In 1945 Dowdey returned to Richmond, Virginia and finished Experiment in Rebellion, his first nonfiction book, which proved another turning point in his career. The book focused on the administration of Confederate President Jefferson Davis and became an initial choice of the History Book Club. His The Land They Fought For (1955), about the nullification crisis of 1832 through the Civil War became a finalist for the 1956 National Book Award.

For the rest of his life, Dowdey lived in Richmond and worked as a writer of historical fiction and history, the city's first vocational writer since Edgar Allan Poe. Both progressive and liberal, Dowdey fought idealization of the Southern past, while also declaring that the region could not be understood without respecting its history. In 1958, Virginia's governor J. Lindsay Almond appointed Dowdey to Virginia's Civil War Centennial Commission, but after that event, he had difficulty getting his works about the conflict published. Thus, his last two books were about Virginia's colonial oligarchy in the 17th and 18th centuries.
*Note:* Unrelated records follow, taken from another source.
==> config.mk <==
export PLATFORM = sky130hd
export DESIGN_NAME = stop_watch_counter
export DESIGN_NICKNAME = d
export VERILOG_FILES = /design/src/rtl/shizhong_pkg.sv /design/src/rtl/bcd_digit_cnt.sv /design/src/rtl/stop_watch_counter.sv
export SDC_FILE = /design/constraint.sdc
export NUM_CORES = 1
export LEC_CHECK = 0
export BUFFER_PORTS_ARGS = -buffer_cell sky130_fd_sc_hd__buf_2
export CORE_MARGIN = 5
export CORE_UTILIZATION = 40
export CTS_CLUSTER_SIZE = 16
export DETAILED_ROUTE_END_ITERATION = 10
export SYNTH_ARGS = -nofsm -noshare
export SYNTH_HDL_FRONTEND = slang
export SYNTH_SLANG_ARGS = --single-unit
==> constraint.sdc <==
create_clock -name clk -period 2.15 [get_ports clk]
set_clock_uncertainty 0.05 [all_clocks]
set_input_delay 0.43 -clock clk [delete_from_list [all_inputs] [get_ports clk]]
set_output_delay 0.43 -clock clk [all_outputs]
set_load 0.01 [all_outputs]
==> src/rtl/shizhong_pkg.sv <==
// Shared stopwatch definitions: display mode code, FSM states, BCD digit limits
// and the saturation points of the MM:SS:CC count.
package shizhong_pkg;

   localparam logic [1:0] MODE_STOPWATCH = 2'b10;

   typedef enum logic [1:0] {
      SW_IDLE  = 2'd0,
      SW_RUN   = 2'd1,
      SW_PAUSE = 2'd2
   } sw_state_e;

   localparam logic [3:0] DIG_MAX_9 = 4'd9;
   localparam logic [3:0] DIG_MAX_5 = 4'd5;

   // SW_PRE_MAX is the count one tick before saturation.
   localparam logic [23:0] SW_MAX     = 24'h595999;
   localparam logic [23:0] SW_PRE_MAX = 24'h595998;

endpackage

==> src/rtl/bcd_digit_cnt.sv <==
// Single BCD digit counting 0..MAX; carry is combinational and marks the
// increment that wraps the digit back to zero.
module bcd_digit_cnt
   import shizhong_pkg::*;
#(
   parameter logic [3:0] MAX = DIG_MAX_9
) (
   input  logic       clk,
   input  logic       rst,
   input  logic       inc,
   input  logic       clr,
   output logic [3:0] q,
   output logic       carry
);

   assign carry = inc && (q == MAX);

   // NOTE: non-blocking assignments so every flop samples pre-edge values.
   always_ff @(posedge clk) begin
      if (rst || clr) begin
         q <= 4'd0;
      end else if (inc) begin
         q <= carry ? 4'd0 : q + 4'd1;
      end
   end

endmodule

==> src/rtl/stop_watch_counter.sv <==
// BCD stopwatch MM:SS:CC with 10 ms prescaler, IDLE/RUN/PAUSE control and
// saturation at 59:59.99. Define STOPWATCH_LAP_EN to add the lap-freeze key.
module stop_watch_counter
   import shizhong_pkg::*;
#(
   parameter int TICK_DIV = 500_000,
   parameter int CNT_W    = 19
) (
   input  logic        clk,
   input  logic        rst,
   input  logic [1:0]  model,
   input  logic        key_start_stop,
   input  logic        key_clear,
`ifdef STOPWATCH_LAP_EN
   input  logic        key_lap,
`endif
   output logic [23:0] stop_watch_num,
   output logic        running,
   output logic        overflow
);

   sw_state_e        state, state_nxt;
   logic [CNT_W-1:0] presc;
   logic             sel, ss, clr, tick, sat, sat_evt;
   logic [3:0]       c0, c1, s0, s1, m0, m1;
   logic             c0_cy, c1_cy, s0_cy, s1_cy, m0_cy, m1_cy;
   logic [23:0]      cnt, disp;

   // Keys only act while the stopwatch page is displayed.
   assign sel  = (model == MODE_STOPWATCH);
   assign ss   = key_start_stop && sel;
   assign clr  = key_clear && sel;

   assign tick = (state == SW_RUN) && (presc == CNT_W'(TICK_DIV - 1));
   assign cnt  = {m1, m0, s1, s0, c1, c0};
   assign sat  = tick && (cnt == SW_PRE_MAX);
   // m1_cy can only rise if the chain were ever pushed past 59:59.99; flag it.
   assign sat_evt = sat || m1_cy;

   always_ff @(posedge clk) begin
      if (rst || clr) begin
         presc <= '0;
      end else if (state == SW_RUN) begin
         presc <= tick ? '0 : presc + CNT_W'(1);
      end
   end

   bcd_digit_cnt #(.MAX(DIG_MAX_9)) u_c0 (.clk(clk), .rst(rst), .inc(tick),  .clr(clr), .q(c0), .carry(c0_cy));
   bcd_digit_cnt #(.MAX(DIG_MAX_9)) u_c1 (.clk(clk), .rst(rst), .inc(c0_cy), .clr(clr), .q(c1), .carry(c1_cy));
   bcd_digit_cnt #(.MAX(DIG_MAX_9)) u_s0 (.clk(clk), .rst(rst), .inc(c1_cy), .clr(clr), .q(s0), .carry(s0_cy));
   bcd_digit_cnt #(.MAX(DIG_MAX_5)) u_s1 (.clk(clk), .rst(rst), .inc(s0_cy), .clr(clr), .q(s1), .carry(s1_cy));
   bcd_digit_cnt #(.MAX(DIG_MAX_9)) u_m0 (.clk(clk), .rst(rst), .inc(s1_cy), .clr(clr), .q(m0), .carry(m0_cy));
   bcd_digit_cnt #(.MAX(DIG_MAX_5)) u_m1 (.clk(clk), .rst(rst), .inc(m0_cy), .clr(clr), .q(m1), .carry(m1_cy));

   always_ff @(posedge clk) begin
      if (rst) begin
         state <= SW_IDLE;
      end else begin
         state <= state_nxt;
      end
   end

   // NOTE: defaults are assigned first so no path through the block infers a latch.
   always_comb begin
      state_nxt = state;
      running   = (state == SW_RUN);
      case (state)
         SW_IDLE:  if (ss) state_nxt = SW_RUN;
         SW_RUN:   if (sat_evt || ss) state_nxt = SW_PAUSE;
         SW_PAUSE: if (ss && !overflow) state_nxt = SW_RUN;
         default:  state_nxt = SW_IDLE;
      endcase
      if (clr) state_nxt = SW_IDLE;
   end

   always_ff @(posedge clk) begin
      if (rst || clr) begin
         overflow <= 1'b0;
      end else if (sat_evt) begin
         overflow <= 1'b1;
      end
   end

`ifdef STOPWATCH_LAP_EN
   logic        lap, lap_key;
   logic [23:0] lap_val;

   assign lap_key = key_lap && sel;

   always_ff @(posedge clk) begin
      if (rst || clr) begin
         lap     <= 1'b0;
         lap_val <= '0;
      end else if (lap_key && (state != SW_IDLE)) begin
         lap <= ~lap;
         if (!lap) lap_val <= cnt;
      end
   end

   assign disp = lap ? lap_val : cnt;
`else
   assign disp = cnt;
`endif

   always_ff @(posedge clk) begin
      if (rst) begin
         stop_watch_num <= '0;
      end else begin
         stop_watch_num <= disp;
      end
   end

endmodule

* Yosys cells after proc, flatten, opt, wreduce, memory -nomap -nowiden
Index checks and enable logic that the tools add are counted.
** Cells by class
- Reduce and logical (&&, ||, !) cells :: 18
- Equal/unequal tests :: 14
- $add $sub $neg :: 7
- Multiplexer cells :: 11
** Operator list (number)
- 4-bit by 1-bit adder with 4-bit output, second input constant :: 6
- 24-bit by 23-bit equality test with 1-bit output, second input constant :: 1
- 4-bit two-way mux :: 6
- 19-bit by 1-bit adder with 19-bit output, second input constant :: 1
- 19-bit equality test, second input constant :: 1
- 19-bit two-way mux :: 1
- 4-bit equality test, second input constant :: 4
- 1-bit logical AND :: 11
- 4-bit by 3-bit equality test with 1-bit output, second input constant :: 2
- 2-bit two-way mux :: 3
- 2-bit case mux with 3 select lines :: 1
- 2-bit equality test, second input constant :: 2
- 2-bit inequality test, second input constant :: 2
- 1-bit logical OR :: 3
- 3-bit AND reduction :: 1
- 2-bit by 1-bit equality test with 1-bit output, second input constant :: 1
- 2-bit logical NOT :: 1
- 2-bit by 1-bit inequality test with 1-bit output, second input constant :: 1
- 2-bit OR reduction :: 1
- 1-bit logical NOT :: 1
** Storage, ports and cells
- Bits of input ports :: 6
- Register bits after elaboration :: 70
- Output and inout port bits :: 26
- Word-level logic and storage cells :: 60

* Logic depth before layout (Yosys ltp)
- Depth in word-level cells :: 12
- Mapped depth :: 8
- Gate-level depth less buffers :: 7

* Modules after synthesis
A second synthesis with hierarchy kept.
** Unflattened totals
- Cell total of the unflattened synthesis :: 318
- Area total of the unflattened synthesis :: 2985.4 sq um
** By module, submodules not included
- stop_watch_counter :: cells each 180, times used 1, sequential area each 920.9 sq um, area an instance 1776.7 sq um
- bcd_digit_cnt :: cells each 23, times used 6, sequential area each 80.1 sq um, area an instance 201.4 sq um

* Worst setup path after synthesis
Ideal clock, no wire load.
- Path type :: flip-flop to flip-flop
- Start :: register u_s1.q[0]
- End :: register u_m1.q[0]
- Clock period less this slack :: 1.971 ns
- Path buffers :: 1
- Data arrival time :: 1.794 ns
- Slack :: 0.179 ns
- Stages on the path, launching flop included :: 8
- Required time :: 1.972 ns
- Setup time :: 0.128 ns
- Cell sequence :: dfxtp_1 -> ha_1 -> and3b_1 -> clkbuf_1 -> and4_1 -> nor3b_1 -> mux2i_1 -> nor2_1
** Between the ends
- Cells in the longest elaborated chain, start to end :: 5
** RTL lines
- start: declaration :: line bcd_digit_cnt.sv:12 : output logic [3:0] q,
- start signal: assignment :: line bcd_digit_cnt.sv:23 : q <= carry ? 4'd0 : q + 4'd1;
- 4-bit by 3-bit equality test with 1-bit output (*) :: line bcd_digit_cnt.sv:16 : assign carry = inc && (q == MAX);
- 1-bit logical AND (*) (2 in a row) :: line bcd_digit_cnt.sv:16
- 1-bit logical AND :: line bcd_digit_cnt.sv:16
- 4-bit two-way mux :: line bcd_digit_cnt.sv:23
- end signal: assignment :: line bcd_digit_cnt.sv:23
- end: declaration :: line bcd_digit_cnt.sv:12
Mark *: on every way between the ends. The rest lies on a longest branch, timed or not.
A chain may end at the register's enable or synchronous reset.

* Final worst setup path
- Start :: register u_c0.q[0]
- End :: register u_m0.q[0]
** Between the ends
- Cells in the longest elaborated chain, start to end :: 7
** RTL lines (line)
- start: declaration :: bcd_digit_cnt.sv:12
- start signal: assignment :: bcd_digit_cnt.sv:23
- 4-bit equality test (*) :: bcd_digit_cnt.sv:16
- 1-bit logical AND (*) (4 in a row) :: bcd_digit_cnt.sv:16
- 1-bit logical AND :: bcd_digit_cnt.sv:16
- 4-bit two-way mux :: bcd_digit_cnt.sv:23
- end signal: assignment :: bcd_digit_cnt.sv:23
- end: declaration :: bcd_digit_cnt.sv:12
Marked as above.

==> flow_summary.yaml <==
finish:
  fin_nets: 399
  fin_util: 0.490
  seq_area_mm2: 0.00140
  num-fill-cells: 737
  layout.cell_area.non_filler_mm2: 0.00357
  layout-drive-gt1-share: 0.188
  diodes: 0
  synthToLayoutAreaGrowth_pct: 18.1
  multi_input_area_mm2: 0.00154
routing:
  vias_per_cell: 4.93
  wirelength_um: 6000
  vias: 2374
  drc: 0
  dr.pass1.iters: 4
  antenna_left: 0
  drt-initial-drc-count: 120
  avgRoutedWirePerCell_um: 12.5
global_routing:
  grt_max_degree: 25
  track_usage: 0.135
  antenna_found_initial: 0
  grt_pass1_vias: 2255
  grt_pass1_wl_um: 10700
  overflow: 0
logic_synthesis:
  syn_avg_cell_area_um2: 9.09
  synth_fp_nets: 353
  synth_cell_type_count: 42
  synth_ff_type: "dfxtp_1"
  ys_seq_area_frac: 0.463
  yosys_register_bits: 70
  synthesis.instances: 333
  synth_edf_count: 0
  yosysWarnings: 0
  synthArstFlopShare: 0
  synth_area_mm2: 0.00303
worst_setup_path:
  cp_slowest_cell: "or4_1"
  worstPathRequired_ns: 2.37
  worstPathArrival_ns: 2.27
  end_kind: "flop"
  max_stage_delay_ns: 0.50
  criticalPathCategory: "flop to flop"
  crit_buf_inv: 0
  cp_max_fo: 6
  cp_top_family: "simple AND/OR/NAND/NOR gates"
  crit_chain: "ha_1 -> and3b_2 -> nand3_2 -> or2_4 -> or4_1 -> a21oi_1"
  cp-start-kind: "flop"
timing:
  fin_hold_ws_ns: 0.402
  tightest_slew_ns: 0.372
  fin_tns_setup_ns: 0
  finalCriticalPeriod_ns: 2.05
  hold_viol: 0
  setup_viol: 0
  fmax_mhz: 487
  final_max_slew_viol_count: 0
  period_share: 0.955
  slew_headroom: 0.750
floorplanning:
  die_h_um: 97.0
  core.rowCount: 31
  io_pins: 32
  die_w_um: 97.0
  die-area_mm2: 0.00940
  core_area_mm2: 0.00729
  start_util: 0.415
place:
  hpwlAfterDp_um: 4100
  place_congestion: 0.790
  place_area_mm2: 0.00335
  io_buffers: 31
clocking:
  cts.root.buffer_cell: "clkbuf_8"
  cts_max_path_buffers: 2
  cts_sinks: 70
  cts_buffers: 9
  clk_latency_ns: 0.34
  clkTransAtPathRegs_ns: 0.07
  htree_levels: 3
  cts_tree: "built"
power:
  p_int_uw: 1880
  vdd.ir_drop.worst_uv: 270
  pwr-share-clk: 0.439
  p_per_area_mw_per_mm2: 674
  swShare: 0.221
  switchingPower_uw: 532
  p_seq_frac: 0.539
  p_comb_frac: 0.022
  leakagePower_uw: 0.00142
  totalPowerFinal_uw: 2410
run:
  maxCapViolations: 0
worst_hold_path:
  min_path_type: "input pin to flop"
outcome:
  status: "finished clean"
==> synth_stat cells, types with 10 or more instances <==
library cell  instances  area (um2)
dfxtp_1              70        1400
inv_1                10        37.5
clkbuf_1             10        37.5
xor2_1               11        96.3
o21ai_0              17        85.1
a21oi_1              20         100
ha_1                 14         175
nand2_1              24        90.1
nor2_1               41         154
nand3_1              12        60.1
nor2b_1              20         125
==> final timing paths <==
kind | startpoint | end | slack [ns] | cells after the start
max | u_c0.q[0] | u_m0.q[0] | 0.1 | 6
min | key_start_stop | state[0] | 0.40 | 4
max reg2reg | u_c0.q[0] | u_m0.q[0] | 0.1 | 6
min reg2reg | presc[1] | presc[1] | 0.42 | 2
==> power by group through the flow <==
| stage | registers, uW | clock network (uW) | logic [uW] |
|---|---|---|---|
| final | 1300 | 1060 | 52.9 |
| after global routing | 1300 | 1140 | 59.1 |
| after CTS | 1300 | 1100 | 53.5 |
| after detailed placement | 1330 | 0 | 53.4 |
| after global placement | 1330 | 0 | 53.7 |
| after floorplan | 1330 | 0 | 30.1 |
==> state kept, by name, indices dropped and copies added, names as in the netlist <==
register and count:
u_m0.q 4, overflow 1, u_s1.q 4, state 2, u_c0.q 4, stop_watch_num 24
u_s0.q 4, u_m1.q 4, presc 19, u_c1.q 4
==> per-layer routing <==
layer	global-route usage	vias to the layer above	routed length (um)
li1	-	1245	-
met1	0.189	1083	3160
met2	0.191	37	2490
met3	0.0302	9	224
met4	0.0745	0	127
met5	0	-	0
==> worst min-delay path, stage by stage <==
cell and delay, ns:
buf_2 0.08, nand2_1 0.09, nand2_1 0.07, o22ai_1 0.07
==> cell usage in the layout (no fill, tap or decap), types with 2 or more instances in the layout <==
cell type   synthesis  routed
a21oi_1            20      20
and2_1              5       5
and3b_1             5       4
and4_1              5       5
and4b_1             2       2
buf_2               2      31
buf_4               1      16
clkbuf_8            0      10
clkinvlp_4          0       2
dfxtp_1            70      70
ha_1               14      14
inv_1              10       9
mux2i_1             6       6
nand2_1            24      24
nand2b_1            2       2
nand3_1            12      11
nand3b_1            4       4
nand4_1             8       8
nor2_1             41      41
nor2b_1            20      20
nor3_1              2       2
o21ai_0            17      17
o22ai_1             2       2
or2_2               0       2
or3_1               9       9
or4_1               9       9
xnor2_1             6       6
xor2_1             11      11
==> cell type report <==
class	count	area share
inverter	10	0.0105
multi-input combinational	241	0.431
tap	99	0.0347
timing repair buffer	47	0.0770
clock inverter	5	0.0165
sequential	70	0.392
clock buffer	10	0.0385
==> per-stage QoR <==
stage          worst slack [ns]  cells
6_report                 0.0959    482
2_1_floorplan             0.179    333
3_5_place_dp             0.0446    464
3_3_place_gp              0.109    464
4_1_cts                  0.0150    481
5_1_grt                -0.00903    482
==> what timing repair did <==
action	in CTS	in global routing
setup buffers	1	0
endpoints found under the hold margin	0	0
resized for setup	1	2
pin swaps	1	1
endpoints found under the setup margin	1	9
hold buffers	0	0
cloned	1	1
==> cells by family after synthesis <==
kind of cell,count (synthesis),synth area share
and+or+nand+nor,157,0.294
buffers and inverters,24,0.0343
DFF,70,0.463
adders and majority gates,14,0.0579
xor gates and xnor gates,17,0.0492
muxes,6,0.0199
AOI/OAI and AO/OA,45,0.0819
(Power assumes the default switching activity.)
Dowdey also reviewed others' historical works in academic journals, such as The Journal of Southern History and The Virginia Magazine of History and Biography. Even though he had no formal training as an historian and used few if any footnotes, several of his works received critical acclaim by noted historians. Ripon College awarded Dowdey an honorary LL.D. in 1961, and Virginia's governor Linwood Holton in September 1972 honored him and 34 other Virginians for their contributions to arts and the humanities. Dowdey's historical novels were popular and reviewed in The New York Times.

==Death and legacy==
Dowdey died in Richmond on May 30, 1979, from complications of emphysema and lung cancer. The University of Virginia holds Dowdey's papers at the Albert and Shirley Small Special Collections Library.

==Family life==
In 1930, Dowdey married Katherine Wright Carrington, a New York stage actress, but they divorced before 1934. On July 13, 1944, Dowdey married Frances Wilson, a clinical psychologist; she died July 1970. He was the father of two daughters, Frances and Sarah. Later on 9 September 1971 he married a third time, to Carolyn DeCamps, a librarian with Chesterfield County, Virginia.

==Publications==

===Novels===
- Bugles Blow No More. Boston: Little, Brown & Co., 1937.
- Gamble's Hundred. Boston: Little Brown & Co., 1939.
- Sing for a Penny. Boston: Little Brown & Co., 1941.
- Tidewater. Boston: Little, Brown & Co., 1943.
- Where My Loves Sleeps. Boston: Little, Brown & Co., 1945.
- Weep for My Brother. Garden City, N. Y.: Doubleday, 1950.
- Jasmine Street. Garden City, N. Y.: Doubleday, 1952.
- The Proud Retreat: A Novel of the Lost Confederate Treasure. Garden City, N. Y.: Doubleday, 1953.
- Last Night the Nightingale. Garden City, N. Y.: Doubleday, 1962.

===Historical works===
- Experiment in Rebellion. Garden City, N.Y.: Doubleday, 1946.
- The Land They Fought for: Story of the South as the Confederacy, 1832 -1865. Garden City, N.Y.: Doubleday, 1955.
- The Great Plantation: A Profile of Berkeley Hundred and Plantation Virginia from Jamestown to Appomattox. New York: Rinehart, 1957.
- Death of a Nation: The story of Lee and His Men at Gettysburg. New York: A. A. Knopf, 1958.
- Lee's Last Campaign: The Story of Lee and His Men Against Grant - 1864. University of Nebraska Press, 1960.
- Ed., Wartime Papers of R. E. Lee. Boston: Little Brown and Company, 1961.
- The Seven Days: The Emergence of Lee. Boston: Little Brown & Co., 1964.
- Lee. Boston: Little Brown & Co., 1965.
- The Virginia Dynasties: The Emergence of 'King' Carter and the Golden Age. Boston: Little Brown & Co., 1969.
- The Golden Age: A Climate for Greatness, Virginia 1732-1775. Boston: Little Brown & Co., 1970.

== See also ==
- Taylor, W. D. "Virginia Authors Past and Present." 1972.
- New York Times 13 July 1941.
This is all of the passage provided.